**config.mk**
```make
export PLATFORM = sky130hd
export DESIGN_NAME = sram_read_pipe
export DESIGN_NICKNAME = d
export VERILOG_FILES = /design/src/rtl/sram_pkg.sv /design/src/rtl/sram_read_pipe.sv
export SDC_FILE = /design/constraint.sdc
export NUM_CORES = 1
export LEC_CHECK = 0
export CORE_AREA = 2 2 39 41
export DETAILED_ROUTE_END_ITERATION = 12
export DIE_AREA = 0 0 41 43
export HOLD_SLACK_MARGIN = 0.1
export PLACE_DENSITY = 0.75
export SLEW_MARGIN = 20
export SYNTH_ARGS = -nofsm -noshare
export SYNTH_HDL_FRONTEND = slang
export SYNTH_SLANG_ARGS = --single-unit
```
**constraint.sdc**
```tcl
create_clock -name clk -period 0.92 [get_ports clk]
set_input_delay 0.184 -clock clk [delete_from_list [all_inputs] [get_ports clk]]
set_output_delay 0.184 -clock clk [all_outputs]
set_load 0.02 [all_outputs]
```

◇ ◇ ◇ ◇ ◇ ◇ ◇

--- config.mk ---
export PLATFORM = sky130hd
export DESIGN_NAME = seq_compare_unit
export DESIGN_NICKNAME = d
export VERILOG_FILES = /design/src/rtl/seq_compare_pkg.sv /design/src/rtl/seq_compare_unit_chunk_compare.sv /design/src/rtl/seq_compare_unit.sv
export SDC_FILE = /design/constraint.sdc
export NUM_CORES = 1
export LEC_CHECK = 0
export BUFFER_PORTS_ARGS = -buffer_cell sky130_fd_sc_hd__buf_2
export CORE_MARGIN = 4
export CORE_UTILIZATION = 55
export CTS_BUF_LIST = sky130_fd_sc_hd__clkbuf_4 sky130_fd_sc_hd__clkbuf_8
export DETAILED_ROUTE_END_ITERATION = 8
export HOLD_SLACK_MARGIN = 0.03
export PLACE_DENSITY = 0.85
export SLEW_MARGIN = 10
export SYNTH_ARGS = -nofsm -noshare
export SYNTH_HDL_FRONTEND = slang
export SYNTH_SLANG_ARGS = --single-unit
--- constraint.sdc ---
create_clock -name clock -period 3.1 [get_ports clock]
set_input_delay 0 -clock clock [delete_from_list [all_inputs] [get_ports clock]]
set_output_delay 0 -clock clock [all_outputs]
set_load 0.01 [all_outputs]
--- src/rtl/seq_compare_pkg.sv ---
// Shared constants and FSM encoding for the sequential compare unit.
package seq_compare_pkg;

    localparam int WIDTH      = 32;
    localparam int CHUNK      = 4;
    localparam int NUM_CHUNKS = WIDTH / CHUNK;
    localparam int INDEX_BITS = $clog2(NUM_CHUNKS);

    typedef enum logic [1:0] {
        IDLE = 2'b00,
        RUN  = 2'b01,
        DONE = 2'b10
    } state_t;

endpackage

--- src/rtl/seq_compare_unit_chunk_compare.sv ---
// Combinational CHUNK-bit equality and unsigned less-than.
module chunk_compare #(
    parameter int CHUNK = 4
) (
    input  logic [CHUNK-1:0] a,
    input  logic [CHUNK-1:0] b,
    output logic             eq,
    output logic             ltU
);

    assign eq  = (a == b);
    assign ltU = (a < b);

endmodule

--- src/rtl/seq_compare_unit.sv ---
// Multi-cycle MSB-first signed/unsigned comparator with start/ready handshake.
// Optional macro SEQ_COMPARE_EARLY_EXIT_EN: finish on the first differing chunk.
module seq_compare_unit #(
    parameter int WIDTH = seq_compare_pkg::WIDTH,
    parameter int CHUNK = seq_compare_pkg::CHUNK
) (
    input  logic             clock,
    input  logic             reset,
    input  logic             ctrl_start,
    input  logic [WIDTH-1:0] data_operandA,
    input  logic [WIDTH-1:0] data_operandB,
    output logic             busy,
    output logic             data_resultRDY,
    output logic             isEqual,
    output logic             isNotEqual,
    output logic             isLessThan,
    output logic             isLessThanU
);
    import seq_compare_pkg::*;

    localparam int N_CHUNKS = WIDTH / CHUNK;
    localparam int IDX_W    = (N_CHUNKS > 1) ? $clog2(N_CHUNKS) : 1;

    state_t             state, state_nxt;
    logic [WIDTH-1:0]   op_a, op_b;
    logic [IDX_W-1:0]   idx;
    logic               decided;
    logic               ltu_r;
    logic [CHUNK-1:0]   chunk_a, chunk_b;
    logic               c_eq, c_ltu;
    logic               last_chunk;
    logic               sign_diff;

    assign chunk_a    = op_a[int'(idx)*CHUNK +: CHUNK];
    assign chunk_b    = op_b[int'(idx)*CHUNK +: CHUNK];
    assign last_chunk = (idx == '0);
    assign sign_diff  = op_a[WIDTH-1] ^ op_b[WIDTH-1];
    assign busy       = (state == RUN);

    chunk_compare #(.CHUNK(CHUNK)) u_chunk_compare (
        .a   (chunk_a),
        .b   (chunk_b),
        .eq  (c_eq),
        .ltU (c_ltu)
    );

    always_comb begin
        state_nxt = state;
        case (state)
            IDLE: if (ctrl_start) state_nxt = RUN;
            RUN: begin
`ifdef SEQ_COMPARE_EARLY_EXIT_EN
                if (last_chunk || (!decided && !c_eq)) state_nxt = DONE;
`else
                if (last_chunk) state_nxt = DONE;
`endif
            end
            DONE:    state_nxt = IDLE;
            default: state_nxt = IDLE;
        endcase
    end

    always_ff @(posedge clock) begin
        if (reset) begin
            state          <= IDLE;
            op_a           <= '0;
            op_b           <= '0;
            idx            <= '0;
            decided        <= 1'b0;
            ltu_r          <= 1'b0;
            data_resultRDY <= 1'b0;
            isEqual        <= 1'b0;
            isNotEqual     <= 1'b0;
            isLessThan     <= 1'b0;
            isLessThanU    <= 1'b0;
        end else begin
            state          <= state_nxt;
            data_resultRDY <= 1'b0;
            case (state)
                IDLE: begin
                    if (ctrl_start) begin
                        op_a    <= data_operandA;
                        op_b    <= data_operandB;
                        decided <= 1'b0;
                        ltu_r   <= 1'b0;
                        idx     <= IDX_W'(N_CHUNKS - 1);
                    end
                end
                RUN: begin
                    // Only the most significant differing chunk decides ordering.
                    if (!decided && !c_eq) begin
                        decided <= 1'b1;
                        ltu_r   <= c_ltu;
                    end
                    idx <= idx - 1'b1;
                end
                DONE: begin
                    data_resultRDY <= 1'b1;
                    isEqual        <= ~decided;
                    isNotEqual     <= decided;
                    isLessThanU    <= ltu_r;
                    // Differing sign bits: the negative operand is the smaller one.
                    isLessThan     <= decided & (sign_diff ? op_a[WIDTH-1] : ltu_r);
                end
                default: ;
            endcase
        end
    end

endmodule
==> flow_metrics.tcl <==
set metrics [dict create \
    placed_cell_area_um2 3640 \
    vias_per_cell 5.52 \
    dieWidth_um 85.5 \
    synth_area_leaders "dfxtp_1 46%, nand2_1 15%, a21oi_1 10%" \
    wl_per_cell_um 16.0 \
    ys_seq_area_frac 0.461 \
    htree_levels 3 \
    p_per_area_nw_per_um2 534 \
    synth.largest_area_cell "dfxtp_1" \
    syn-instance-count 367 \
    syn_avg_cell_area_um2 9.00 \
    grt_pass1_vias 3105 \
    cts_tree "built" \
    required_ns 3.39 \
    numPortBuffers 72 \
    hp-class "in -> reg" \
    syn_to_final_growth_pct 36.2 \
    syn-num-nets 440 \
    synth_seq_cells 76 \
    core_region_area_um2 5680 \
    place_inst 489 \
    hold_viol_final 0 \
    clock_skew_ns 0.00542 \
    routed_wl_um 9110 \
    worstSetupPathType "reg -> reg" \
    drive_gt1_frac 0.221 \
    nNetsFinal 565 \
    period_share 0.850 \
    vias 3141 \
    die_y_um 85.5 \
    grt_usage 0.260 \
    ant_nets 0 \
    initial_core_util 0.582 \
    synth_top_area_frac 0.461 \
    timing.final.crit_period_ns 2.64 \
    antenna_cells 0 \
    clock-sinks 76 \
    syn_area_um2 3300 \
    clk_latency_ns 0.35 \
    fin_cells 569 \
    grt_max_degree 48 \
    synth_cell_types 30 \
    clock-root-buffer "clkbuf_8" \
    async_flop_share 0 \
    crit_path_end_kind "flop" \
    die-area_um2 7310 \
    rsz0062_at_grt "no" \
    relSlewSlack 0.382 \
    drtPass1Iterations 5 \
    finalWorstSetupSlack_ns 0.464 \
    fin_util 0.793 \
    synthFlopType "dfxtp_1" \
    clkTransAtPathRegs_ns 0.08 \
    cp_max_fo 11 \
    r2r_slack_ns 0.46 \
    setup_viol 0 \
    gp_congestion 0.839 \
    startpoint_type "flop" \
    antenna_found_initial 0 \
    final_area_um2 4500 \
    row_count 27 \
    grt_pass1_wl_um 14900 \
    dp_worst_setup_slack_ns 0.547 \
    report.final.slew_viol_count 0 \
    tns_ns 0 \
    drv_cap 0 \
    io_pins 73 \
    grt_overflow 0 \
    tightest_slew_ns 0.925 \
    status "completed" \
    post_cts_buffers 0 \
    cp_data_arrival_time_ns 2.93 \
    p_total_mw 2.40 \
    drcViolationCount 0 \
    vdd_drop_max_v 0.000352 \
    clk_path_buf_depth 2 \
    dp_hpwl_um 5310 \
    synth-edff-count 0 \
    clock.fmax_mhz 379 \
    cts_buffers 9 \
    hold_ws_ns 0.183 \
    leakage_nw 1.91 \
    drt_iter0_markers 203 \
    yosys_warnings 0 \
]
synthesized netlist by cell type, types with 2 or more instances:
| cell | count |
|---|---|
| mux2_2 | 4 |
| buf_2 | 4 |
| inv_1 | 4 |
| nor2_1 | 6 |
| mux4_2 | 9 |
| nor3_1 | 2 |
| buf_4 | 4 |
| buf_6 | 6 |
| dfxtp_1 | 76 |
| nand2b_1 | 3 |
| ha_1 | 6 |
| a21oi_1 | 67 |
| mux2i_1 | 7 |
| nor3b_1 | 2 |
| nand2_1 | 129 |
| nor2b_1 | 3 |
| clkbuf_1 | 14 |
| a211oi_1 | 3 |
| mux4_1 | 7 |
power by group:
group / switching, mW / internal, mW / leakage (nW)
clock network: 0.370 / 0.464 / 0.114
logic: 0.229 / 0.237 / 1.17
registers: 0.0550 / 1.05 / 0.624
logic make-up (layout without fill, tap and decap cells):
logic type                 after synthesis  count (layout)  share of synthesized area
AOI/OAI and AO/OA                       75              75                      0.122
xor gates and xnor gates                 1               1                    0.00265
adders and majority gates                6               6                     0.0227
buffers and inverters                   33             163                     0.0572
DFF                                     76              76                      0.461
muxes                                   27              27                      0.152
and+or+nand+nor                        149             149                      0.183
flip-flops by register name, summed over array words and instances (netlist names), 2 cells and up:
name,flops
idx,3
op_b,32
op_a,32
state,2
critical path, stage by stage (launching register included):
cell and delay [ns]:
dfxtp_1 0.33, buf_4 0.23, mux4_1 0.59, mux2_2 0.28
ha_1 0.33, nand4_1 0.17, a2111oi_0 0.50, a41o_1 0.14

◇ ◇ ◇ ◇ ◇ ◇ ◇

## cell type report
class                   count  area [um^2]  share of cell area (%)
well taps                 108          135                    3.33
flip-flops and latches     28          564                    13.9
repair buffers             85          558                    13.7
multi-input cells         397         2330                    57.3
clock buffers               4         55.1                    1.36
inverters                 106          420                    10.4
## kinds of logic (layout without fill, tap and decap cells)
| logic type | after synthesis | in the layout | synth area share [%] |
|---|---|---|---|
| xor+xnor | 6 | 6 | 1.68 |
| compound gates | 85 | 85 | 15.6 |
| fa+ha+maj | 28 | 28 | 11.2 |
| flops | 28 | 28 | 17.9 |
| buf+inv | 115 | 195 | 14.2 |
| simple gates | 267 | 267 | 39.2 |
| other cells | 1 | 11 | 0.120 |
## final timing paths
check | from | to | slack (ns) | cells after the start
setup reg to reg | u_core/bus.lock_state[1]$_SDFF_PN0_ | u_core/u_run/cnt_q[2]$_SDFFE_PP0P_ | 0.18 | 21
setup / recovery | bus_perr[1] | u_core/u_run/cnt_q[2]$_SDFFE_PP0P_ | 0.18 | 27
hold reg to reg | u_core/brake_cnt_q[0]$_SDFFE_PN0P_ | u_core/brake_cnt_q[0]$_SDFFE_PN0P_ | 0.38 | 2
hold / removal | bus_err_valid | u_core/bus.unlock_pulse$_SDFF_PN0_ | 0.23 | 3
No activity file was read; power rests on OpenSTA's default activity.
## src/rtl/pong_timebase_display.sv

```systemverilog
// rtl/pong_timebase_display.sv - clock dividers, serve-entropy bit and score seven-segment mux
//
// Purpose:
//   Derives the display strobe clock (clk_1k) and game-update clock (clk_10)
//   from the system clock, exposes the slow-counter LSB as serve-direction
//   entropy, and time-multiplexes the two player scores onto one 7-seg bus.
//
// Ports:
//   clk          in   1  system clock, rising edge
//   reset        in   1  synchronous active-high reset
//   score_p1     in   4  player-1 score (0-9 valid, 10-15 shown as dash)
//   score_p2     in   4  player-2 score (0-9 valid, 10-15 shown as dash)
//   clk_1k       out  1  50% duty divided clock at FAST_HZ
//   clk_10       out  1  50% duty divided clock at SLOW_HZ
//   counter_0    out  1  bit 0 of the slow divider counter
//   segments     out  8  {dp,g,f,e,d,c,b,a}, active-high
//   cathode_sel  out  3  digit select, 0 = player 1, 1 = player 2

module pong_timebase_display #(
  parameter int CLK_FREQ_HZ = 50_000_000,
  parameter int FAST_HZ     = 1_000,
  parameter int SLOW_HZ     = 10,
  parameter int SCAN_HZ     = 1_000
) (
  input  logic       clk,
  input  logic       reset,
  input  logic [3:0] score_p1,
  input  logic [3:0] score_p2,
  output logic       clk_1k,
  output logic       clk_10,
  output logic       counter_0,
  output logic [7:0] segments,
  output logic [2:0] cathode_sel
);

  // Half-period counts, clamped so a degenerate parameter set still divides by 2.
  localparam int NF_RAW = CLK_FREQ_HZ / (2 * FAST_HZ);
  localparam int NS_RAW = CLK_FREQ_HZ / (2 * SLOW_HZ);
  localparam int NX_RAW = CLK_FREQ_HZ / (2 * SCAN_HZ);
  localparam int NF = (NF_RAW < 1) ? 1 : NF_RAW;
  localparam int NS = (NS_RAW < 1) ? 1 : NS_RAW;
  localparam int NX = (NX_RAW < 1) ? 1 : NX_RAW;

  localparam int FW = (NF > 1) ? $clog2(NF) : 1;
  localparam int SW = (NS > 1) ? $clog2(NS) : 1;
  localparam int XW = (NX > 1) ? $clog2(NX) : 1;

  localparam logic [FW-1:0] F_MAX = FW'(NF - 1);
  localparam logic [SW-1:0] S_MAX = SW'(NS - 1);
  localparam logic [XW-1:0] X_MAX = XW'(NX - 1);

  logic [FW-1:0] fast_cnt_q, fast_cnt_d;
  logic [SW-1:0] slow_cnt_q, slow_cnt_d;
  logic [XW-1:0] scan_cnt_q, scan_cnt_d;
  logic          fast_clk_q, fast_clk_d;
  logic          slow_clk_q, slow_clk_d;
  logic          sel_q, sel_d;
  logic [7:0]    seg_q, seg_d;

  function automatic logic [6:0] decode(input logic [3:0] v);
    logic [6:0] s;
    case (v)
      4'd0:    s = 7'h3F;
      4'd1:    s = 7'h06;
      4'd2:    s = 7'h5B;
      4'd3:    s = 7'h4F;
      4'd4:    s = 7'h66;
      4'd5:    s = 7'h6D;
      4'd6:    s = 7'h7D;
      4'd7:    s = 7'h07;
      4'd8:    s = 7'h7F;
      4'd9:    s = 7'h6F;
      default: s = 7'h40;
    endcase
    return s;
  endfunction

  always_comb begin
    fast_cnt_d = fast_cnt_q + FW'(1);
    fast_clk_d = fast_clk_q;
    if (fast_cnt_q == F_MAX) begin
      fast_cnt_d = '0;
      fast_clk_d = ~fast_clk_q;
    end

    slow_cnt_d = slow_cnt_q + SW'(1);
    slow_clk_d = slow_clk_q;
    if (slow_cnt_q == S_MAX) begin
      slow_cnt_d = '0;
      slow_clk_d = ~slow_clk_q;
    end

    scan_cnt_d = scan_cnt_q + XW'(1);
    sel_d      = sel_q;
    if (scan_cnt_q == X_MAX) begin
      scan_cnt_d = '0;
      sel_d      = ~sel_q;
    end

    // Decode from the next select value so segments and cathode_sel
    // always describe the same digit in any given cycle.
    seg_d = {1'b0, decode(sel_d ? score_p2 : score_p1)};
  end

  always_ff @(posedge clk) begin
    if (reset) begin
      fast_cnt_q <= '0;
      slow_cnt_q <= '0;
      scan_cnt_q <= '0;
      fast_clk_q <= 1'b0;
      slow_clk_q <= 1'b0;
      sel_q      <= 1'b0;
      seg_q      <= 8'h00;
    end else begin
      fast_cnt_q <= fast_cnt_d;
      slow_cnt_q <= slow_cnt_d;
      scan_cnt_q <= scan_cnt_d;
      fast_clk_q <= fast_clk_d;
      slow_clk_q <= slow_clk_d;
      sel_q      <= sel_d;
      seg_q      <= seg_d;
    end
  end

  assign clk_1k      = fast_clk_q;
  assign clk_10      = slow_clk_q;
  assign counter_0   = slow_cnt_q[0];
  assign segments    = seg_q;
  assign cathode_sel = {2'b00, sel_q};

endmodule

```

◇ ◇ ◇ ◇ ◇ ◇ ◇

**EXERCISE GOAL:**
Produce only the lines from the line containing "195 | 14.2 |" through the line containing "setup / recovery", inclusive of both, exactly as they stand in the entries above.

**RESULT FOR THIS EXERCISE:**
| buf+inv | 115 | 195 | 14.2 |
| simple gates | 267 | 267 | 39.2 |
| other cells | 1 | 11 | 0.120 |
## final timing paths
check | from | to | slack (ns) | cells after the start
setup reg to reg | u_core/bus.lock_state[1]$_SDFF_PN0_ | u_core/u_run/cnt_q[2]$_SDFFE_PP0P_ | 0.18 | 21
setup / recovery | bus_perr[1] | u_core/u_run/cnt_q[2]$_SDFFE_PP0P_ | 0.18 | 27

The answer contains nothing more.